Owners should consider a variety of exit strategies before pursuing a sale. In addition to a  third-party sale, common strategies include family transfer, transition to key employees and sales to an employee stock ownership plan (ESOP). Each path has unique advantages and challenges, and understanding which structure aligns most with your goals will help you approach the process with confidence and avoid costly missteps. Family transfers can be deeply rewarding but require careful consideration of value, cashflow and the next generation’s readiness. Sales to key employees may offer continuity but often involve extended payment periods and increased risk for the seller. ESOPs can provide liquidity and tax benefits, but typically require long-term planning and may not deliver immediate proceeds.  

Personal Motivation and Commitment 

Business sales are generally more akin to a marathon than a sprint. Understanding motivations is crucial
for the endurance required to get over the finish line. For many entrepreneurs, their business is more
than an asset. It represents their life’s work and is
their identity. Sellers must honestly consider and embrace their reasons for selling, whether it’s to optimize value, pursue new opportunities or achieve financial peace of mind. This self-reflection should be supported by a professional assessment of the financial impact of the decision. 

Timing - The Three Realms 

Timing is often driven by a combination of personal factors, company performance and market conditions. Successful exits require balancing these three realms. In evaluating the company factors, buyers will look for upside potential, while sellers aim to maximize value. Owner-specific issues, such as the desire to retire, financial security, family needs and estate planning, also play a pivotal role. Selling during a strong market can significantly increase transaction value, sometimes doubling or tripling earnings before interest, taxes, depreciation and amortization (EBITDA) multiples compared to average or poor markets. It can be tempting for owners to try to slightly improve financial performance when the greater value may come from leaning into the proper point in the merger and acquisition cycle. 

Maximizing Value: Process and Preparation 

A well-orchestrated sale process is key to maximizing value. This includes assembling a collaborative advisory team including an investment banker, transaction attorney, estate planning attorney, tax professional and wealth advisor. Normalizing financial statements by separating personal and company finances, paying competitive salaries and addressing real estate can simplify the due diligence process. Stabilizing the management team and establishing a realistic valuation range are also critical steps. Bringing all potential buyers into the process at the same time and avoiding the “bear hug”, being seduced by a single buyer, helps maintain negotiating leverage and increases the likelihood of a successful outcome.

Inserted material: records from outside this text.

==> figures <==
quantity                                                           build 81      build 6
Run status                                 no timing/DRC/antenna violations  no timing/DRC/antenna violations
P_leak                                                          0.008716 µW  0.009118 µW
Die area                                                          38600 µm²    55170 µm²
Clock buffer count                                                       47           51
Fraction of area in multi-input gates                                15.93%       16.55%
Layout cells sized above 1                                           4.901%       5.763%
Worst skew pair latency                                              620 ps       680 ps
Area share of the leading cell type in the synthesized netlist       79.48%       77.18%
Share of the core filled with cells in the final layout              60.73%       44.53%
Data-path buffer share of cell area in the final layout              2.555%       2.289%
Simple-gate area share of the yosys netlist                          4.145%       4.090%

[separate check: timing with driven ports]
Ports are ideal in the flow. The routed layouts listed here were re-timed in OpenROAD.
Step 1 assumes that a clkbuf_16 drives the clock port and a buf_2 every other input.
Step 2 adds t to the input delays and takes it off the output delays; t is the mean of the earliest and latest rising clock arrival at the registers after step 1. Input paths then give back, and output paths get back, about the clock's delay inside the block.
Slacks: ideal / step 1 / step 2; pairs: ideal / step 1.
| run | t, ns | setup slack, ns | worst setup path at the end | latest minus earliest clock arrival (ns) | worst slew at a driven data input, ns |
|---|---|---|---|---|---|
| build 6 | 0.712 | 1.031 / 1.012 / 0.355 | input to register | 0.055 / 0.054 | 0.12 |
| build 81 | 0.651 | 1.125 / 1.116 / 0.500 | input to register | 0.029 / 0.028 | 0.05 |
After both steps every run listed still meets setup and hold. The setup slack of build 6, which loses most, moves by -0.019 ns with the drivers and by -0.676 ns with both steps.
This is an optimization exercise on Yosys and OpenROAD, whose aim is small area, a short achievable clock period and few clock cycles per item, not a production implementation.
Power is estimated from default activity; no workload was simulated.

rev 12:
==> flow/design.v <==
`default_nettype none
package resizer_pixel_pkg;
   typedef logic [7:0] chan_t;
   typedef struct packed {
      chan_t r;
      chan_t g;
      chan_t b;
   } pixel_t;
   typedef logic [95:0] col_t;    
   typedef logic [383:0] window_t;    
   typedef struct packed {
      logic [31:0] tdata;
   } stream_in_t;
endpackage
`default_nettype wire
`default_nettype none
package resizer_frame_pkg;
   localparam int FRAME_W = 16;
   localparam int FRAME_H = 10;
   localparam int WIN     = 4;       
   typedef logic [3:0]          x_t;
   typedef logic [3:0]          y_t;
   typedef logic [1:0]          slot_t;    
   typedef logic [4:0]          rows_t;    
   typedef enum logic [1:0] {
      WR_IDLE,
      WR_ACCEPT,
      WR_HOLD
   } wr_state_t;
   typedef enum logic [1:0] {
      RD_WAIT,
      RD_PRIME,
      RD_RUN,
      RD_CLEAR
   } rd_state_t;
endpackage
`default_nettype wire
`timescale 1ns/1ns
`default_nettype none
module bicubic_window_gen
(
   input  wire logic       i_clk,
   input  wire logic       i_rstn,
   input  wire logic       i_s_tvalid,
   input  resizer_pixel_pkg::stream_in_t      i_s_tdata,
   output logic            o_s_tready,
   output logic            o_m_tvalid,
   output resizer_pixel_pkg::window_t         o_m_tdata,
   output logic            o_m_tlast,
   input  wire logic       i_m_tready
);
   localparam int DEPTH = 51;
   logic [23:0] sr [0:DEPTH-1];
   logic [23:0] pix;
   logic [23:0] skid_d;
   logic        skid_v;
   logic [23:0] item;         
   logic        item_v;
   logic [7:0]  p;
   logic [7:0]  ic;
   logic        ahead;      
   logic        ov;         
   logic        rdy;        
   logic        last_q;     
   logic        slot_free;
   logic        accept;
   logic        take;       
   logic        split;      
   logic        shift;
   logic [DEPTH-1:0] en;
   assign pix        = {i_s_tdata.tdata[7:0], i_s_tdata.tdata[15:8], i_s_tdata.tdata[23:16]};
   assign o_s_tready = rdy && !skid_v;
   assign accept     = i_s_tvalid && o_s_tready;
   assign item_v     = skid_v || i_s_tvalid;
   assign item       = skid_v ? skid_d : pix;
   assign slot_free  = !ov || i_m_tready;
   assign take       = rdy && item_v && slot_free;
   assign split      = ahead && !last_q && i_m_tready && !item_v;
   assign shift      = take || split;
   always_comb begin
      for (int d = 0; d < DEPTH; d++) begin
         en[d] = take || (split && (8'(d) >= ic));
      end
   end
   always_ff @(posedge i_clk) begin
      if (en[0]) sr[0] <= item;
      for (int d = 1; d < DEPTH; d++) begin
         if (en[d]) sr[d] <= sr[d-1];
      end
   end
   always_ff @(posedge i_clk) begin
      if (!skid_v) skid_d <= pix;
   end
   logic [7:0] p_n;
   logic [7:0] ic_n;
   logic       ahead_n;
   logic       ov_n;
   logic [7:0] q_n;
   always_comb begin
      p_n     = p;
      ic_n    = ic;
      ahead_n = ahead;
      ov_n    = ov;
      if (ahead && last_q) begin
         if (ov && i_m_tready) begin
            ahead_n = 1'b0;
            ic_n    = ic + 8'(take);
            p_n     = 8'd12 + ic + 8'(take);
            ov_n    = take && (ic == 8'd51);
         end
      end else if (shift) begin
         p_n = p + 8'd1;
         if (ahead) begin
            ov_n = 1'b1;
            if (take) ic_n = ic + 8'd1;
         end else begin
            ov_n = (p >= 8'd63);
            if (ic == 8'd159) begin
               ic_n    = 8'd0;
               ahead_n = 1'b1;
            end else begin
               ic_n = ic + 8'd1;
            end
         end
      end else if (i_m_tready) begin
         ov_n = 1'b0;
      end
      q_n = p_n + 8'd1;    
   end
   logic [3:1] rs;       
   logic       ld;       
   logic       dup;      
   always_ff @(posedge i_clk) begin
      if (!i_rstn) begin
         rdy    <= 1'b0;
         ov     <= 1'b0;
         ahead  <= 1'b0;
         ic     <= 8'd0;
         p      <= 8'd12;
         last_q <= 1'b0;
         skid_v <= 1'b0;
         rs     <= '0;
         ld     <= 1'b0;
         dup    <= 1'b0;
      end else begin
         rdy    <= 1'b1;
         ov     <= ov_n;
         ahead  <= ahead_n;
         ic     <= ic_n;
         p      <= p_n;
         last_q <= (p_n == 8'd223);
         skid_v <= (skid_v || accept) && !take;
         rs[1]  <= (q_n[7:4] == 4'd13);
         rs[2]  <= (q_n[7:4] >= 4'd12) && (q_n[7:4] <= 4'd13);
         rs[3]  <= (q_n[7:4] >= 4'd11) && (q_n[7:4] <= 4'd13);
         ld     <= (q_n[3:0] == 4'd0);
         dup    <= (q_n[3:0] >= 4'd13);
      end
   end
   logic [23:0] t   [0:3][0:3];    
   logic [23:0] tc  [0:3][0:3];    
   always_comb begin
      for (int i = 0; i < 4; i++) begin
         for (int j = 0; j < 4; j++) begin
            if (i == 3 && j == 3) t[i][j] = item;
            else                  t[i][j] = sr[50 - 16*i - j];
         end
      end
      for (int j = 0; j < 4; j++) begin
         tc[0][j] = t[0][j];
         for (int i = 1; i < 4; i++) begin
            tc[i][j] = rs[i] ? tc[i-1][j] : t[i][j];
         end
      end
   end
   always_ff @(posedge i_clk) begin
      if (shift) begin
         for (int i = 0; i < 4; i++) begin
            for (int j = 0; j < 3; j++) begin
               o_m_tdata[96*j + 24*i +: 24] <= ld ? tc[i][j] : o_m_tdata[96*(j+1) + 24*i +: 24];
            end
         end
      end
      if (shift && !dup) begin
         for (int i = 0; i < 4; i++) begin
            o_m_tdata[288 + 24*i +: 24] <= tc[i][3];
         end
      end
   end
   assign o_m_tvalid = ov;
   assign o_m_tlast  = last_q;
endmodule
`default_nettype wire
Background: an optimization exercise with open tools, aiming at small area. Do not read the settings as production practice. The RTL was checked by simulation tests, not by an equivalence proof against the original design. The flow treats the clock pin as an ideal source, which a real chip does not have.

==> flow/design.v <==
module wb_trace_monitor #(
  parameter int XLEN = 32,
  parameter int NUM_REGS = 32,
  parameter int DEPTH = 16,
  parameter int WRAP_MODE = 0,
  parameter int FILTER_X0 = 1,
  localparam int RW = $clog2(NUM_REGS),
  localparam int CW = $clog2(DEPTH) + 1
) (
  input  logic            clk,
  input  logic            rst,
  input  logic            wb_en,
  input  logic [RW-1:0]   wb_rd,
  input  logic [XLEN-1:0] wb_data,
  output logic            tr_valid,
  input  logic            tr_ready,
  output logic [RW-1:0]   tr_rd,
  output logic [XLEN-1:0] tr_data,
  output logic [15:0]     tr_seq,
  output logic [CW-1:0]   tr_count,
  output logic            tr_overflow,
  input  logic            dump_req,
  output logic            dump_valid,
  input  logic            dump_ready,
  output logic [RW-1:0]   dump_idx,
  output logic [XLEN-1:0] dump_data,
  output logic            dump_busy,
  output logic            dump_done
);
  localparam int AW = $clog2(DEPTH);
  localparam int EW = RW + XLEN + 16;
  logic [EW-1:0]   fifo_q [DEPTH];
  logic [XLEN-1:0] shadow_q [1:NUM_REGS-1];
  logic [AW-1:0]   head_q, tail_q;
  logic [CW-1:0]   count_q;
  logic [15:0]     seq_q;
  logic            ovf_q, qual, full, pop, push, last;
  logic            scan_q, done_q;
  logic [RW-1:0]   idx_q;
  logic [XLEN-1:0] wdata;
  assign qual = wb_en && wb_rd != '0;
  assign full = count_q[AW];
  assign pop = count_q != '0 && tr_ready;
  assign push = qual && (!full || pop);
  assign last = dump_ready && idx_q == RW'(NUM_REGS - 1);
  assign wdata = rst ? '0 : wb_data;
  always_ff @(posedge clk) begin
    if (rst) begin
      head_q <= '0;
      tail_q <= '0;
      count_q <= '0;
      seq_q <= '0;
      ovf_q <= 1'b0;
      scan_q <= 1'b0;
      done_q <= 1'b0;
      idx_q <= '0;
    end else begin
      head_q <= head_q + AW'(pop);
      tail_q <= tail_q + AW'(push);
      count_q <= count_q + CW'(push) - CW'(pop);
      seq_q <= seq_q + 16'(qual);
      ovf_q <= ovf_q || (qual && full && !pop);
      done_q <= scan_q && last;
      scan_q <= scan_q ? !last : (!done_q && dump_req);
      idx_q <= scan_q ? idx_q + RW'(dump_ready) : '0;
    end
  end
  always_ff @(posedge clk) begin
    if (push) fifo_q[tail_q] <= {wb_rd, wb_data, seq_q};
  end
  for (genvar k = 1; k < NUM_REGS; k++) begin : g_sh
    always_ff @(posedge clk) begin
      if (rst || (qual && wb_rd == RW'(k))) shadow_q[k] <= wdata;
    end
  end
  logic [DEPTH-1:0]    hsel;
  logic [NUM_REGS-1:0] dsel;
  always_comb begin
    for (int i = 0; i < DEPTH; i++) hsel[i] = head_q == AW'(i);
    for (int i = 0; i < NUM_REGS; i++) dsel[i] = idx_q == RW'(i);
  end
  localparam int HG = DEPTH / 3;            
  localparam int DG = (NUM_REGS - 1) / 3;
  logic [EW-1:0]   hterm [HG + 1];
  logic [XLEN-1:0] dterm [DG + 1];
  for (genvar g = 0; g < HG; g++) begin : g_hrd
    wbtm_aoi3 #(.W(EW)) u_aoi (
      .s0(hsel[3*g]), .d0(fifo_q[3*g]),
      .s1(hsel[3*g+1]), .d1(fifo_q[3*g+1]),
      .s2(hsel[3*g+2]), .d2(fifo_q[3*g+2]),
      .y(hterm[g]));
  end
  for (genvar g = 0; g < DG; g++) begin : g_drd
    wbtm_aoi3 #(.W(XLEN)) u_aoi (
      .s0(dsel[3*g+1]), .d0(shadow_q[3*g+1]),
      .s1(dsel[3*g+2]), .d1(shadow_q[3*g+2]),
      .s2(dsel[3*g+3]), .d2(shadow_q[3*g+3]),
      .y(dterm[g]));
  end
  assign hterm[HG] = ~({EW{hsel[DEPTH-1]}} & fifo_q[DEPTH-1]);
  assign dterm[DG] = ~({XLEN{dsel[NUM_REGS-1]}} & shadow_q[NUM_REGS-1]);
  logic [EW-1:0]   tr_word;
  logic [XLEN-1:0] dword;
  always_comb begin
    tr_word = '1;
    for (int g = 0; g <= HG; g++) tr_word = tr_word & hterm[g];
    dword = '1;
    for (int g = 0; g <= DG; g++) dword = dword & dterm[g];
  end
  assign tr_valid = count_q != '0;
  assign {tr_rd, tr_data, tr_seq} = ~tr_word;
  assign tr_count = count_q;
  assign tr_overflow = ovf_q;
  assign dump_valid = scan_q;
  assign dump_busy = scan_q;
  assign dump_done = done_q;
  assign dump_idx = idx_q;
  assign dump_data = ~dword;
endmodule
This is an optimization exercise on Yosys and OpenROAD, whose aim is small area, a short achievable clock period and few clock cycles, not a production implementation.
Function was checked by simulation only, so behaviour that the tests miss may differ from the original.
Power is estimated from default activity; no workload was simulated.

## build 35
## window_mac5_acc
module window_mac5_acc #(
  parameter int WORD_WIDTH = window_mac5_acc_pkg::DEF_WORD_WIDTH,
  parameter int FRAC_BITS  = window_mac5_acc_pkg::DEF_FRAC_BITS,
  parameter int CNT_WIDTH  = 8
) (
  input  logic                  clk,
  input  logic                  rst,
  input  logic                  w_load,
  input  logic [2:0]            w_idx,
  input  logic [WORD_WIDTH-1:0] w_data,
  input  logic                  start,
  input  logic [CNT_WIDTH-1:0]  acc_len,
  input  logic                  in_valid,
  input  logic [WORD_WIDTH-1:0] data_in_0,
  input  logic [WORD_WIDTH-1:0] data_in_1,
  input  logic [WORD_WIDTH-1:0] data_in_2,
  input  logic [WORD_WIDTH-1:0] data_in_3,
  input  logic [WORD_WIDTH-1:0] data_in_4,
  output logic                  busy,
  output logic                  out_valid,
  output logic [WORD_WIDTH-1:0] out_data
);
  localparam int XW = WORD_WIDTH + 3;             
  localparam int SW = 2 * WORD_WIDTH + CNT_WIDTH + 2;   
  localparam int PW = SW;                         
  localparam int L1 = 5;                          
  localparam int L2 = 10;                         
  localparam int L3 = 15;
  localparam logic [CNT_WIDTH-1:0] DONE_CNT = CNT_WIDTH'(-7);
  localparam int CH = 5;                          
  localparam int NCH = (SW + CH - 1) / CH;
  logic [4:0][WORD_WIDTH-1:0] weight;
  logic [4:0][WORD_WIDTH-1:0] window;
  logic [4:0][XW-1:0] x_sum, x_keep, x_add, x_nxt;
  ...
clock: 7.5 ns
lec_check: 0
cap_margin: 20
core_margin: 2
core_utilization: 40
cts_cluster_diameter: 110
cts_cluster_size: 26
setup_slack_margin: 4.8
slew_margin: 20
standard.sh (not shown) runs the stock make flow with config.mk's settings and CLKGATE_MAP_FILE= SYNTH_SCRIPT=/design/flow/synth_recipe.tcl, a recipe that flattens the netlist after the stock synthesis.
==> flow/flow/run.sh <==
#!/bin/bash
set -euo pipefail
export BUFFER_PORTS_ARGS="-buffer_cell sky130_fd_sc_hd__buf_2"
bash standard.sh finish > standard.log 2>&1
Build 35 was carried through to the last stage, and its layout satisfied the timing, design-rule and antenna checks.
Testbench counts of build 35, summed over its fixed seeds: cycles 17,141.
What build 23 does differently from build 35 at the input level:
Settings: CTS_CLUSTER_DIAMETER now 100, was 110; SETUP_SLACK_MARGIN now 5.0, was 4.8; CTS_CLUSTER_SIZE now 22, was 26.
- The area of combinational cells with multiple inputs in build 35 is 0.933 times that in build 23.
- Delta(final instance area, build 23 - build 35) > 0
- Run comparison: build 23 critical-path cell with the highest stage delay sky130_fd_sc_hd__nor4_4; build 35 critical-path cell with the highest stage delay sky130_fd_sc_hd__or4_4
- Build 23 vs build 35: final hold slack down in build 23
- Compared to build 35, build 23 has layout-stage area growth over the synthesis result 9.4 points higher.
- Looking at maximum frequency across build 35 and build 23, the one that comes out lower is build 35.
#### Input delta (build 97 over build 23)
Settings: CTS_CLUSTER_DIAMETER: 100 -> unset; SETUP_SLACK_MARGIN: 5.0 -> 4.4; CTS_CLUSTER_SIZE: 22 -> unset.
Results
Diff build 97..build 23 | clock skew | negligible
On total met3 wirelength after detailed routing: build 97 sits above build 23.
Comparing build 23 and build 97, the lower minimum clock period was measured on build 23.
Build 97 ends up with a global-route usage that is 0.21 points lower than in build 23.
Build 97 ends up with a non-clock buffer count in the final layout that is 49% lower than in build 23.
Delta (build 97 minus build 23): post-route standard cell area excluding fillers now smaller, maximum clock rate now smaller, xor and xnor area share after synthesis comparable, final worst setup slack now smaller.
## Diff of input files: build 26 against build 97
Settings: swapping 4.4 for 4.6 in SETUP_SLACK_MARGIN; putting CTS_CLUSTER_DIAMETER at 100 where nothing was set; putting CTS_CLUSTER_SIZE at 22 where nothing was set.
Results
Count of inserted antenna diode cells: build 26 vs build 97 identical. Build 26 vs build 97: first-iteration DRC count down. From build 26 to build 97, area of the die did not move at all. Build 26: final total power is 16% lower than what build 97 reported. Going from build 97 to build 26, sequential share of layout area grows by 0.79 points. Transition at the pin with the smallest max-transition slack: build 26 < build 97.
Source: an optimization exercise on an open RTL-to-GDS flow (aim: small area and few clock cycles per item). Production flows keep margins and buffers that such runs may drop.
The RTL was checked by simulation tests, not by an equivalence proof against the original design.

==> run X <==
// h2o_serial_accum
module h2o_serial_accum (
  input  logic               clk,
  input  logic               rst_n,
  input  logic signed [31:0] h_data,
  input  logic               h_valid,
  input  logic               h_last,
  output logic               h_ready,
  output logic signed [31:0] y_data,
  output logic               y_valid,
  input  logic               y_ready,
  output logic               frame_err
);
export LEC_CHECK = 0
export CAP_MARGIN = 20
export CORE_MARGIN = 2
export CORE_UTILIZATION = 40
export SLEW_MARGIN = 20
export SYNTH_HIERARCHICAL = 1
export SYNTH_MINIMUM_KEEP_SIZE = 0
create_clock -name core_clock -period 8.0 [get_ports {clk}]
standard.sh (not shown) runs the stock make flow with config.mk's settings and CLKGATE_MAP_FILE= SYNTH_SCRIPT=/design/flow/synth_recipe.tcl, a recipe that flattens the netlist after the stock synthesis.
==> flow/flow/run.sh <==
#!/bin/bash
# The standard layout with buf_2 on each input port and buf_1 on each
# output port (flow/ports.tcl).
set -euo pipefail
export PRE_GLOBAL_PLACE_TCL="$PWD/flow/ports.tcl"
bash standard.sh > standard.log 2>&1
==> flow/flow/ports.tcl <==
# Sourced before global placement (PRE_GLOBAL_PLACE_TCL). Every port still
# gets one buffer; inputs, which fan out widely, get buf_2 and outputs buf_1.
rename buffer_ports my_orig_buffer_ports
proc buffer_ports { args } {
  my_orig_buffer_ports -inputs -buffer_cell sky130_fd_sc_hd__buf_2
  my_orig_buffer_ports -outputs -buffer_cell sky130_fd_sc_hd__buf_1
}
==> run H (differences from run X) <==
==> flow/flow/run.sh (replaced) <==
#!/bin/bash
# The standard layout, with the smallest buffer on each port.
set -euo pipefail
export BUFFER_PORTS_ARGS="-buffer_cell sky130_fd_sc_hd__buf_1"
bash standard.sh > standard.log 2>&1
--- a/flow/config.mk
+++ b/flow/config.mk
@@ -6,8 +6,11 @@
 export NUM_CORES = 4
 export LEC_CHECK = 0
 export CAP_MARGIN = 20
+export CELL_PAD_IN_SITES_DETAIL_PLACEMENT = 1
+export CELL_PAD_IN_SITES_GLOBAL_PLACEMENT = 1
 export CORE_MARGIN = 2
 export CORE_UTILIZATION = 40
+export PLACE_DENSITY = 0.4
 export SLEW_MARGIN = 20
 export SYNTH_HIERARCHICAL = 1
 export SYNTH_MINIMUM_KEEP_SIZE = 0
removed: flow/flow/ports.tcl
==> out/results.ini <==
[global_route]
grt_use_total_pct = 29.3

[place]
placed_cell_area_um2 = 11900

[layout]
num_antenna_cells = 0
areaGrowthSynthToFinish_pct = 14.4

[run_status]
outcome = finished clean

Source of the figures above: run H

==> out/results.ini <==
[place]
placed_cell_area_um2 = 11500

[synthesis]
synth_top_family_by_area = adder cells

[route]
wire_per_inst_um = 23.8

[layout]
num_antenna_cells = 2

[run_status]
outcome = finished clean

Source of the figures above: run X

Testbench counts of run X, summed over its fixed seeds: cycles 10,248, frames 512.
Testbench counts of run H, summed over its fixed seeds: cycles 10,248, frames 512.


==> inputs of exp/fjord <==
Another version of the RTL of h2o_serial_accum (not shown whole).
export LEC_CHECK = 0
export CAP_MARGIN = 20
export CORE_MARGIN = 2
export CORE_UTILIZATION = 40
export GPL_TIMING_DRIVEN = 0
export SLEW_MARGIN = 20
export SYNTH_HIERARCHICAL = 1
export SYNTH_MINIMUM_KEEP_SIZE = 0
create_clock -name core_clock -period 8.0 [get_ports {clk}]
==> flow/flow/run.sh <==
#!/bin/bash
# The standard layout, with the smallest buffer on each port and the
# synthesis buffers removed at floorplan (placement repair re-buffers).
set -euo pipefail
export BUFFER_PORTS_ARGS="-buffer_cell sky130_fd_sc_hd__buf_1"
export REMOVE_ABC_BUFFERS=1
bash standard.sh > standard.log 2>&1
==> inputs of exp/violet, as changes to exp/fjord <==
==> flow/flow/run.sh (replaced) <==
#!/bin/bash
# The standard layout, with the smallest buffer on each port and, after
# global routing, non-critical cells sized down as far as timing allows.
set -euo pipefail
export BUFFER_PORTS_ARGS="-buffer_cell sky130_fd_sc_hd__buf_1"
export RECOVER_POWER=100
bash standard.sh > standard.log 2>&1
--- a/flow/config.mk
+++ b/flow/config.mk
@@ -10,3 +10,2 @@
 export CORE_UTILIZATION = 40
-export GPL_TIMING_DRIVEN = 0
 export SLEW_MARGIN = 20
==> inputs of exp/amber, as changes to exp/fjord <==
==> flow/run.sh (new file) <==
#!/bin/bash
# synth_recipe.tcl (not shown) runs the flow's synth.tcl, then flattens the netlist and writes it again
# the make line also repeats each setting of config.mk as NAME=value (left out here)
make -C /OpenROAD-flow-scripts/flow DESIGN_CONFIG=/design/flow/config.mk WORK_HOME=/design/flow/orfs CLKGATE_MAP_FILE= SYNTH_SCRIPT=/design/flow/synth_recipe.tcl finish
--- a/flow/config.mk
+++ b/flow/config.mk
@@ -10,3 +10,2 @@
 export CORE_UTILIZATION = 40
-export GPL_TIMING_DRIVEN = 0
 export SLEW_MARGIN = 20
removed: flow/flow/run.sh
removed: flow/standard.sh
==> comparison table <==
| quantity | exp/violet | exp/amber | exp/fjord |
|---|---|---|---|
| Non-clock buffers, area share | 9.20% | 15.0% | 6.47% |
| Number of cells in the design after placement | 1779 | 1820 | 1685 |
| Result of the run | complete, but fails checks | complete, no violations | complete, no violations |
| Reasons for failing layout checks | max-capacitance violations, max-slew violations | - | - |
| Reg-to-Reg End | r_acc[18] | r_acc[17] | r_acc[33] |
| Global routing usage on met1 | 32.9% | 33.2% | 32.5% |
| Critical path fanouts, max | 14 | 10 | 21 |
| Area grow syn2layout | 12.4% | 22.2% | 11.2% |
| Layout clock buffers | 6 | 5 | 5 |
| Tot GR Track Use | 24.3% | 24.2% | 23.9% |
| Place WS | -0.0601 ns | -0.362 ns | -1.53 ns |
| Non-CTS buffers | 189 | 244 | 111 |
| Met3 Wirelength | 2110 µm | 1960 µm | 2410 µm |
| Clock tree skew after final layout | 0.0115 ns | 0.00831 ns | 0.0133 ns |
| Cell Count, Final, Fillers Out | 1789 | 1843 | 1713 |
| Number of max-slew violations in the final report | 32 | 0 | 0 |
| Latest clock arrival within the worst-skew pair | 0.33 ns | 0.32 ns | 0.33 ns |
Testbench counts of exp/fjord, summed over its fixed seeds: cycles 10,248, frames 512.
Testbench counts of exp/violet, summed over its fixed seeds: cycles 10,248, frames 512.
Testbench counts of exp/amber, summed over its fixed seeds: cycles 10,248, frames 512.

## afterwards: timing with drivers on the ports
In the flow no input, the clock included, has a driving cell. The finished layouts below were timed again as built, in two steps.
Step 1, drivers: a clkbuf_16 drives clk and a buf_2 each remaining input, both assumed.
Step 2, shift: input delay + t, output delay - t, t = (earliest + latest rising clock arrival at the registers) / 2. This alone moves slack from input paths to output paths.
Slacks: ideal / step 1 / step 2; pairs: ideal / step 1.
| run | t (ns) | slack for setup (ns) | hold slack, ns | worst setup path at the end |
|---|---|---|---|---|
| run X | 0.348 | 0.380 / 0.405 / 0.056 | 0.636 / 0.636 / 0.636 | input to register |
| run H | 0.367 | 0.501 / 0.530 / 0.163 | 0.625 / 0.625 / 0.625 | input to register |
| exp/fjord | 0.374 | 0.208 / 0.232 / -0.142 | 0.561 / 0.561 / 0.561 | input to register |
| exp/violet | 0.376 | 0.288 / 0.313 / -0.063 | 0.527 / 0.527 / 0.527 | input to register |
| exp/amber | 0.366 | 0.356 / 0.380 / 0.013 | 0.547 / 0.547 / 0.547 | input to register |
For exp/violet, which loses most, drivers alone change the setup slack by +0.025 ns; drivers and shift together by -0.351 ns.
This design comes from an exercise in tuning for small area, a short achievable clock period and few clock cycles per item on the open sky130 flow, not from production work. Function was checked by simulation only, so behaviour that the tests miss may differ from the original. Power and IR drop assume default switching activity.

==> wip/indigo <==
Design limit_order_book_matcher, start of the top module:
module limit_order_book_matcher
	(
		input  logic               clk,
		input  logic               arst_n,
		input  logic               start,
		output logic               busy,
		input  logic               side,
		input  logic [lobm_pkg::KIND_W-1:0]  order_kind,
		input  logic [lobm_pkg::PRICE_W-1:0] limit_price,
		input  logic [lobm_pkg::QTY_W-1:0]   quantity,
		input  logic [lobm_pkg::ID_W-1:0]    order_id,
		output logic               result_strobe,
		output logic               is_fill,
		output logic [lobm_pkg::ID_W-1:0]    maker_id,
		output logic [lobm_pkg::PRICE_W-1:0] fill_price,
		output logic [lobm_pkg::QTY_W-1:0]   fill_quantity,
		output logic [lobm_pkg::QTY_W-1:0]   remaining,
		output logic               rested,
		output logic               status,
		output logic [lobm_pkg::PRICE_W-1:0] reference_price,
		output logic               last
	);
export LEC_CHECK = 0
export CAP_MARGIN = 20
export CORE_MARGIN = 2
export CORE_UTILIZATION = 60
export CTS_CLUSTER_DIAMETER = 80
export CTS_CLUSTER_SIZE = 20
export SETUP_SLACK_MARGIN = 4.0
export SLEW_MARGIN = 20
export SYNTH_HIERARCHICAL = 1
create_clock -name core_clock -period 8.0 [get_ports {clk}]
run.sh (not shown) runs the stock make flow with config.mk's settings and CLKGATE_MAP_FILE= SYNTH_SCRIPT=/design/flow/synth_recipe.tcl, a recipe that flattens the netlist after the stock synthesis.
==> inputs of wip/juniper, as changes to wip/indigo <==
SETUP_SLACK_MARGIN = 3.0   (was 4.0)
==> summary of the runs <==
Count of clock-buffer cells in the layout: wip/juniper is lower than wip/indigo (21).
Of wip/juniper and wip/indigo, wip/indigo has the higher core utilization (gap 4.8 points).
Of wip/juniper and wip/indigo, wip/indigo has the higher critical path depth (gap 8).
Global-route usage: wip/indigo is higher than wip/juniper (3.4 points).
Clock power is about the same in wip/juniper and wip/indigo.
Testbench counts of wip/indigo, summed over its fixed seeds: cycles 12,951, orders 8,000.
Testbench counts of wip/juniper, summed over its fixed seeds: cycles 12,951, orders 8,000.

Preserving Versus Creating Value 

It’s often easier to preserve value than to create it. Effective income tax planning, charitable planning and transfer tax strategies can help owners retain more of their proceeds. Properly structuring the sale as a stock sale or asset sale, leveraging qualified small business stock, and using charitable trusts can all provide significant tax advantages. Owners should also consider their legacy plans and potential opportunities to gift shares at pre-liquidity valuations or using trusts to benefit heirs and philanthropic causes.  

Personal Opportunities and Goals 

Diversifying wealth is critical, especially as owners approach retirement age, since concentration risk or an unexpected health event can threaten long-term family financial security. Beyond financial considerations, owners should reflect on their identity and future relationships. Transitioning from CEO to consultant or retiree can be challenging. Understanding the benefits of liquidity and the impact on family and community can ease the transition.  

Run a Process, Not Just a Sale 

Running a comprehensive and competitive process maintains sellers’ leverage to negotiate terms and optimize transaction value. Leveraging the expertise of an experienced professional team will help you more thoroughly prepare, consider broader impacts, negotiate and navigate a successful sale. After all, selling a business is about more than the numbers. It’s about securing your legacy, supporting your family and setting the stage for your next chapter.